Data shown
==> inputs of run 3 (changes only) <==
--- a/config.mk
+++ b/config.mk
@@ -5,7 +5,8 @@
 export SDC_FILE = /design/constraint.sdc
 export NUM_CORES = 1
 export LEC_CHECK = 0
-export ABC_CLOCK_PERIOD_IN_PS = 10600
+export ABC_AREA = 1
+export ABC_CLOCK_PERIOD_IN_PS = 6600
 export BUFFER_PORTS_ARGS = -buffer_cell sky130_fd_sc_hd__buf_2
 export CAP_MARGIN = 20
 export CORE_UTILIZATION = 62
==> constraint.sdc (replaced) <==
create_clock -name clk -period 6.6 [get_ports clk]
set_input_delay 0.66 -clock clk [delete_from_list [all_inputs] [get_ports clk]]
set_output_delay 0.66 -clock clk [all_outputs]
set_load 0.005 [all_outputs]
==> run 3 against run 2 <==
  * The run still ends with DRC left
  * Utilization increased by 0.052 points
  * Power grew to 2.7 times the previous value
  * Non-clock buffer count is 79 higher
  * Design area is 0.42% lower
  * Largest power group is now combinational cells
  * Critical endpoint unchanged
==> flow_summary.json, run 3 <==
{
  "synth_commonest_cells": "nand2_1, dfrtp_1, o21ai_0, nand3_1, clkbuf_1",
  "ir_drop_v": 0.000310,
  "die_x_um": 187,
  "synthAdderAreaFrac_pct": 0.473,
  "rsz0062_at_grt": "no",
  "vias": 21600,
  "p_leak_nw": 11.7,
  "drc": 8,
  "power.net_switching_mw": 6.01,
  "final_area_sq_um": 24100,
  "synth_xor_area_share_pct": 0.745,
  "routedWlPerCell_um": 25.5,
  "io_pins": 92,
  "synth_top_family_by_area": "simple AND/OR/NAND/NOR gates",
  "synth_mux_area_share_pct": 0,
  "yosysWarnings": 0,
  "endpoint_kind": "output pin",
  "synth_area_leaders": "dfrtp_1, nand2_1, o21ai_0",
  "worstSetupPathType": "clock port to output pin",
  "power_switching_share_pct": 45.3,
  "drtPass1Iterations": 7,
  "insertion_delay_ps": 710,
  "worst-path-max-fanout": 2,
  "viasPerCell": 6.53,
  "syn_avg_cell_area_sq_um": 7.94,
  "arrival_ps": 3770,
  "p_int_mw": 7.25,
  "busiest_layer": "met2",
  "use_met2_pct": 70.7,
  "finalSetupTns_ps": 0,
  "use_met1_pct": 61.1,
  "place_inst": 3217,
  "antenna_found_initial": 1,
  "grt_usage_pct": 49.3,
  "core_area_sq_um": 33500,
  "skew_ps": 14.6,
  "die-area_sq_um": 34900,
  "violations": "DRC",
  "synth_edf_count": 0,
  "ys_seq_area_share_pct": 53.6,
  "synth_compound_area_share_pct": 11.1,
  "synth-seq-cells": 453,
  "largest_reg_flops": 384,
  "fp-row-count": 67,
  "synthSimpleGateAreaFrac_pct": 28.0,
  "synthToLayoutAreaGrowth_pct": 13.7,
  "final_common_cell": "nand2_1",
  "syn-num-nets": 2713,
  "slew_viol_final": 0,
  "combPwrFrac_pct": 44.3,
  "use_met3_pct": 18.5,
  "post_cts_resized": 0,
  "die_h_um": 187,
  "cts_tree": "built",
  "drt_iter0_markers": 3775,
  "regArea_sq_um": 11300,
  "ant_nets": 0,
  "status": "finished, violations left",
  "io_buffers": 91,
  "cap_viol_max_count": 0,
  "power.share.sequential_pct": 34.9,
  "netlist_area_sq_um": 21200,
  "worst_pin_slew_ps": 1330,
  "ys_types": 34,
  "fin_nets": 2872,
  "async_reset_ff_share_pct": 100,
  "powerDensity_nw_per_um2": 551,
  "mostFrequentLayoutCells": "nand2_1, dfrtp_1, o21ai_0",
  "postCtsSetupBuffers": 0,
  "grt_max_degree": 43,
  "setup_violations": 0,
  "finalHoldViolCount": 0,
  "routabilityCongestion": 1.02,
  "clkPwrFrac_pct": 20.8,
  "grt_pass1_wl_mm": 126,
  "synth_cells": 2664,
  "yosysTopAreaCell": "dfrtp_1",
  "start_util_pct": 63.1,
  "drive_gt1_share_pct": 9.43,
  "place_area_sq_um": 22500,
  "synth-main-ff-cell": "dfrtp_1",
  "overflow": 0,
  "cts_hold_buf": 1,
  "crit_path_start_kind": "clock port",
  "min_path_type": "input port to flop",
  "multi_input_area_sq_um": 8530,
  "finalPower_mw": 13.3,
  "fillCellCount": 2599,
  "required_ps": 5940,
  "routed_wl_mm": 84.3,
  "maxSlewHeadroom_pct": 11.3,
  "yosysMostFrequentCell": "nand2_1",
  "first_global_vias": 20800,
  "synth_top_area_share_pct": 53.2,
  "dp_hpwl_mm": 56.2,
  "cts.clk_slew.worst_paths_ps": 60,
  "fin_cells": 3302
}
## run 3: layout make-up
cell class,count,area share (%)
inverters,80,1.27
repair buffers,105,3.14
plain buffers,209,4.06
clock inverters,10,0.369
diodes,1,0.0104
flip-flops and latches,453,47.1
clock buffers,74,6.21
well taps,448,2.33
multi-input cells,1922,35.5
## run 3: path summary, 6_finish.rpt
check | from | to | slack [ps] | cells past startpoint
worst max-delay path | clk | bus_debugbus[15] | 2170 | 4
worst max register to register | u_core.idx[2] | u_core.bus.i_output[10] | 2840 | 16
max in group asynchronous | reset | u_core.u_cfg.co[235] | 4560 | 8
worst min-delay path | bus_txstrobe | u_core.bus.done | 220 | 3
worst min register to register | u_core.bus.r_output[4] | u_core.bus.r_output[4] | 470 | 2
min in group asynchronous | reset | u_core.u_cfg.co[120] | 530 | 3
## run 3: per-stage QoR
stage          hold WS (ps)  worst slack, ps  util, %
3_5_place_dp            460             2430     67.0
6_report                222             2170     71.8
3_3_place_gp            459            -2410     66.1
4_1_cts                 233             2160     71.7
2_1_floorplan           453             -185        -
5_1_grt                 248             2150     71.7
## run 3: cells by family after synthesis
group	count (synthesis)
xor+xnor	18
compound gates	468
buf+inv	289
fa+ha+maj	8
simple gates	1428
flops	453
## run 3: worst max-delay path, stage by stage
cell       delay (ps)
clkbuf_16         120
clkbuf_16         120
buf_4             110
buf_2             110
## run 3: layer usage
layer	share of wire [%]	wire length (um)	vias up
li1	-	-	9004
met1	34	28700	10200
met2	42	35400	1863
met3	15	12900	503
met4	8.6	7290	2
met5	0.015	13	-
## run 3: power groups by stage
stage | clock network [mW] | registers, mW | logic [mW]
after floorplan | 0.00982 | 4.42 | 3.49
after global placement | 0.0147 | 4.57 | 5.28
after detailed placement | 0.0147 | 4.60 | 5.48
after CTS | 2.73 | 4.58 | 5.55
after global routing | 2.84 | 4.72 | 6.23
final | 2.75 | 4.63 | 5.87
<file path="config.mk">
export PLATFORM = sky130hd
export DESIGN_NAME = grey_scan_ctrl_flat
export DESIGN_NICKNAME = d
export VERILOG_FILES = /design/src/rtl/grey_scan_pkg.sv /design/src/rtl/grey_scan_if.sv /design/src/rtl/grey_scan_buf.sv /design/src/rtl/grey_scan_ctrl.sv /design/src/flat_wrapper.sv
export SDC_FILE = /design/constraint.sdc
export NUM_CORES = 1
export LEC_CHECK = 0
export ABC_AREA = 1
export CAP_MARGIN = 20
export CORE_ASPECT_RATIO = 0.75
export CORE_UTILIZATION = 45
export CTS_CLUSTER_DIAMETER = 80
export DETAILED_ROUTE_END_ITERATION = 8
export PLACE_DENSITY = 0.67
export SYNTH_ARGS = -nofsm -noshare
export SYNTH_HDL_FRONTEND = slang
export SYNTH_HIERARCHICAL = 1
export SYNTH_SLANG_ARGS = --single-unit
</file>
<file path="constraint.sdc">
create_clock -name i_clk -period 1.5 [get_ports i_clk]
set_input_delay 0.225 -clock i_clk [delete_from_list [all_inputs] [get_ports i_clk]]
set_output_delay 0.225 -clock i_clk [all_outputs]
set_load 0.02 [all_outputs]
</file>
<file path="config.mk">
export PLATFORM = sky130hd
export DESIGN_NAME = ps2_key_encoder
export DESIGN_NICKNAME = d
export VERILOG_FILES = /design/src/rtl/ps2_pkg.sv /design/src/rtl/ps2_line_filter.sv /design/src/rtl/ps2_key_encoder.sv
export SDC_FILE = /design/constraint.sdc
export NUM_CORES = 1
export LEC_CHECK = 0
export CAP_MARGIN = 25
export CORE_ASPECT_RATIO = 0.8
export CORE_UTILIZATION = 30
export DETAILED_ROUTE_END_ITERATION = 6
export RECOVER_POWER = 50
export SLEW_MARGIN = 20
export SYNTH_ARGS = -nofsm -noshare
export SYNTH_HDL_FRONTEND = slang
export SYNTH_SLANG_ARGS = --single-unit
</file>
<file path="constraint.sdc">
create_clock -name clk_sys -period 2.3 [get_ports clk_sys]
set_input_delay 0.575 -clock clk_sys [delete_from_list [all_inputs] [get_ports clk_sys]]
set_output_delay 0.575 -clock clk_sys [all_outputs]
set_load 0.03 [all_outputs]
</file>
--- src/rtl/solver_pkg.sv ---
// Shared widths, bin geometry, variable-state field offsets and the
// bin loader state encoding.
package solver_pkg;

   localparam int ADDR_WIDTH        = 31;
   localparam int WIDTH_BIN_I       = 16;
   localparam int WIDTH_TOTAL_BIN   = 16;
   localparam int NUM_CLAUSES_A_BIN = 8;
   localparam int NUM_VARS_A_BIN    = 18;
   localparam int WIDTH_CLAUSE      = 2 * NUM_VARS_A_BIN;
   localparam int WIDTH_VAR_STATE   = 19;

   localparam int C = NUM_CLAUSES_A_BIN;
   localparam int V = NUM_VARS_A_BIN;

   localparam int LC_IDX_W = $clog2(C);
   localparam int LV_IDX_W = $clog2(V);
   localparam int CNT_W    = (LV_IDX_W > LC_IDX_W) ? LV_IDX_W : LC_IDX_W;

   // variable state layout: {level[15:0], implied, value[1:0]}
   localparam int VS_VALUE_LSB   = 0;
   localparam int VS_VALUE_W     = 2;
   localparam int VS_IMPLIED_BIT = 2;
   localparam int VS_LEVEL_LSB   = 3;
   localparam int VS_LEVEL_W     = 16;

   typedef enum logic [2:0] {
      IDLE      = 3'd0,
      LD_CLAUSE = 3'd1,
      LD_VAR    = 3'd2,
      LD_FLUSH  = 3'd3,
      LD_DONE   = 3'd4,
      UP_VAR    = 3'd5,
      UP_DONE   = 3'd6
   } bl_state_e;

   // bin * per_bin + idx, wrapping at the global address width
   function automatic logic [ADDR_WIDTH-1:0] bin_addr(
      input logic [WIDTH_BIN_I-1:0] bin,
      input logic [ADDR_WIDTH-1:0]  per_bin,
      input logic [CNT_W-1:0]       idx
   );
      logic [ADDR_WIDTH-1:0] a;
      a = ADDR_WIDTH'(bin) * per_bin + ADDR_WIDTH'(idx);
      return a;
   endfunction

endpackage

--- src/rtl/bin_loader_if.sv ---
// Control handshakes plus global RAM and local array ports of the bin loader.
// master = loader side, slave = control FSM / memories side.
interface bin_loader_if;
   import solver_pkg::*;

   logic                       start_load_i;
   logic [WIDTH_BIN_I-1:0]     bin_num_i;
   logic [WIDTH_TOTAL_BIN-1:0] total_bin_num_i;
   logic                       done_load_o;
   logic                       start_update_i;
   logic                       done_update_o;
   logic                       busy_o;
   logic                       err_o;
   logic [WIDTH_BIN_I-1:0]     cur_bin_num_o;

   logic                       cmem_rd_en_o;
   logic [ADDR_WIDTH-1:0]      cmem_addr_o;
   logic [WIDTH_CLAUSE-1:0]    cmem_rdata_i;

   logic                       vmem_rd_en_o;
   logic                       vmem_wr_en_o;
   logic [ADDR_WIDTH-1:0]      vmem_addr_o;
   logic [WIDTH_VAR_STATE-1:0] vmem_wdata_o;
   logic [WIDTH_VAR_STATE-1:0] vmem_rdata_i;

   logic                       lc_wr_en_o;
   logic [LC_IDX_W-1:0]        lc_index_o;
   logic [WIDTH_CLAUSE-1:0]    lc_data_o;

   logic                       lv_wr_en_o;
   logic [LV_IDX_W-1:0]        lv_index_o;
   logic [WIDTH_VAR_STATE-1:0] lv_data_o;
   logic [LV_IDX_W-1:0]        lv_rd_index_o;
   logic [WIDTH_VAR_STATE-1:0] lv_rd_data_i;

   modport master (
      input  start_load_i, bin_num_i, total_bin_num_i, start_update_i,
             cmem_rdata_i, vmem_rdata_i, lv_rd_data_i,
      output done_load_o, done_update_o, busy_o, err_o, cur_bin_num_o,
             cmem_rd_en_o, cmem_addr_o,
             vmem_rd_en_o, vmem_wr_en_o, vmem_addr_o, vmem_wdata_o,
             lc_wr_en_o, lc_index_o, lc_data_o,
             lv_wr_en_o, lv_index_o, lv_data_o, lv_rd_index_o
   );

   modport slave (
      output start_load_i, bin_num_i, total_bin_num_i, start_update_i,
             cmem_rdata_i, vmem_rdata_i, lv_rd_data_i,
      input  done_load_o, done_update_o, busy_o, err_o, cur_bin_num_o,
             cmem_rd_en_o, cmem_addr_o,
             vmem_rd_en_o, vmem_wr_en_o, vmem_addr_o, vmem_wdata_o,
             lc_wr_en_o, lc_index_o, lc_data_o,
             lv_wr_en_o, lv_index_o, lv_data_o, lv_rd_index_o
   );

endinterface

--- src/rtl/bin_loader_rd_pipe.sv ---
// One-stage valid/index delay so the local write index lines up with RAM
// read data that returns one cycle after the read enable.
module bin_rd_pipe #(
   parameter int IDX_W = 3
) (
   input  logic             clk,
   input  logic             rst,
   input  logic             issue_i,
   input  logic [IDX_W-1:0] index_i,
   output logic             valid_o,
   output logic [IDX_W-1:0] index_o
);

   // delay the read issue and its index by one cycle
   always_ff @(posedge clk) begin
      if (!rst) begin
         valid_o <= 1'b0;
         index_o <= '0;
      end else begin
         valid_o <= issue_i;
         index_o <= issue_i ? index_i : '0;
      end
   end

endmodule

--- src/rtl/bin_loader.sv ---
// Bin swap engine: loads a bin's clauses and variable states into the local
// arrays, and writes the local variable states back to global memory.
//
// state     | meaning
// ----------+----------------------------------------------------
// IDLE      | waiting for a load or update request
// LD_CLAUSE | issuing clause RAM reads, k = 0..C-1
// LD_VAR    | issuing variable RAM reads, i = 0..V-1
// LD_FLUSH  | last variable read lands in the local array
// LD_DONE   | done_load_o pulse (also the bad-bin error path)
// UP_VAR    | writing local variable i back to global memory
// UP_DONE   | done_update_o pulse (also the no-bin-loaded error path)
module bin_loader
   import solver_pkg::*;
(
   input  logic    clk,
   input  logic    rst,
   bin_loader_if.master bus
);

   bl_state_e              state, state_nxt;
   logic [CNT_W-1:0]       cnt, cnt_nxt;
   logic [WIDTH_BIN_I-1:0] cur_bin, cur_bin_nxt;
   logic                   err, err_nxt;
   logic                   loaded, loaded_nxt;

   logic                   lc_valid;
   logic [LC_IDX_W-1:0]    lc_idx;
   logic                   lv_valid;
   logic [LV_IDX_W-1:0]    lv_idx;

   bin_rd_pipe #(.IDX_W(LC_IDX_W)) u_cpipe (
      .clk     (clk),
      .rst     (rst),
      .issue_i (bus.cmem_rd_en_o),
      .index_i (cnt[LC_IDX_W-1:0]),
      .valid_o (lc_valid),
      .index_o (lc_idx)
   );

   bin_rd_pipe #(.IDX_W(LV_IDX_W)) u_vpipe (
      .clk     (clk),
      .rst     (rst),
      .issue_i (bus.vmem_rd_en_o),
      .index_i (cnt[LV_IDX_W-1:0]),
      .valid_o (lv_valid),
      .index_o (lv_idx)
   );

   // state, index counter, current bin and sticky flags
   always_ff @(posedge clk) begin
      if (!rst) begin
         state   <= IDLE;
         cnt     <= '0;
         cur_bin <= '0;
         err     <= 1'b0;
         loaded  <= 1'b0;
      end else begin
         state   <= state_nxt;
         cnt     <= cnt_nxt;
         cur_bin <= cur_bin_nxt;
         err     <= err_nxt;
         loaded  <= loaded_nxt;
      end
   end

   // next-state logic and memory-side outputs
   always_comb begin
      state_nxt         = state;
      cnt_nxt           = cnt;
      cur_bin_nxt       = cur_bin;
      err_nxt           = err;
      loaded_nxt        = loaded;
      bus.done_load_o   = 1'b0;
      bus.done_update_o = 1'b0;
      bus.cmem_rd_en_o  = 1'b0;
      bus.cmem_addr_o   = '0;
      bus.vmem_rd_en_o  = 1'b0;
      bus.vmem_wr_en_o  = 1'b0;
      bus.vmem_addr_o   = '0;
      bus.vmem_wdata_o  = '0;
      bus.lv_rd_index_o = '0;

      case (state)
         IDLE: begin
            if (bus.start_load_i) begin
               cnt_nxt = '0;
               if (bus.start_update_i) err_nxt = 1'b1;
               if (bus.bin_num_i >= bus.total_bin_num_i) begin
                  err_nxt   = 1'b1;
                  state_nxt = LD_DONE;
               end else begin
                  cur_bin_nxt = bus.bin_num_i;
                  loaded_nxt  = 1'b1;
                  state_nxt   = LD_CLAUSE;
               end
            end else if (bus.start_update_i) begin
               cnt_nxt = '0;
               if (!loaded) begin
                  err_nxt   = 1'b1;
                  state_nxt = UP_DONE;
               end else begin
                  state_nxt = UP_VAR;
               end
            end
         end
         LD_CLAUSE: begin
            bus.cmem_rd_en_o = 1'b1;
            bus.cmem_addr_o  = bin_addr(cur_bin, ADDR_WIDTH'(C), cnt);
            if (cnt == CNT_W'(C - 1)) begin
               cnt_nxt   = '0;
               state_nxt = LD_VAR;
            end else begin
               cnt_nxt = cnt + 1'b1;
            end
         end
         LD_VAR: begin
            bus.vmem_rd_en_o = 1'b1;
            bus.vmem_addr_o  = bin_addr(cur_bin, ADDR_WIDTH'(V), cnt);
            if (cnt == CNT_W'(V - 1)) begin
               cnt_nxt   = '0;
               state_nxt = LD_FLUSH;
            end else begin
               cnt_nxt = cnt + 1'b1;
            end
         end
         LD_FLUSH: state_nxt = LD_DONE;
         LD_DONE: begin
            bus.done_load_o = 1'b1;
            state_nxt       = IDLE;
         end
         UP_VAR: begin
            bus.lv_rd_index_o = cnt[LV_IDX_W-1:0];
            bus.vmem_wr_en_o  = 1'b1;
            bus.vmem_addr_o   = bin_addr(cur_bin, ADDR_WIDTH'(V), cnt);
            bus.vmem_wdata_o  = bus.lv_rd_data_i;
            if (cnt == CNT_W'(V - 1)) begin
               cnt_nxt   = '0;
               state_nxt = UP_DONE;
            end else begin
               cnt_nxt = cnt + 1'b1;
            end
         end
         UP_DONE: begin
            bus.done_update_o = 1'b1;
            state_nxt         = IDLE;
         end
         default: state_nxt = IDLE;
      endcase

      // requests arriving mid-operation are dropped but flagged
      if (state != IDLE && (bus.start_load_i || bus.start_update_i))
         err_nxt = 1'b1;
   end

   // status and local-array write side
   always_comb begin
      bus.busy_o        = (state != IDLE);
      bus.err_o         = err;
      bus.cur_bin_num_o = cur_bin;
      bus.lc_wr_en_o    = lc_valid;
      bus.lc_index_o    = lc_idx;
      bus.lc_data_o     = lc_valid ? bus.cmem_rdata_i : '0;
      bus.lv_wr_en_o    = lv_valid;
      bus.lv_index_o    = lv_idx;
      bus.lv_data_o     = lv_valid ? bus.vmem_rdata_i : '0;
   end

endmodule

Task instructions
Search the entries for the word "slack" and pick out every line that holds it.

Result for this exercise
check | from | to | slack [ps] | cells past startpoint
stage          hold WS (ps)  worst slack, ps  util, %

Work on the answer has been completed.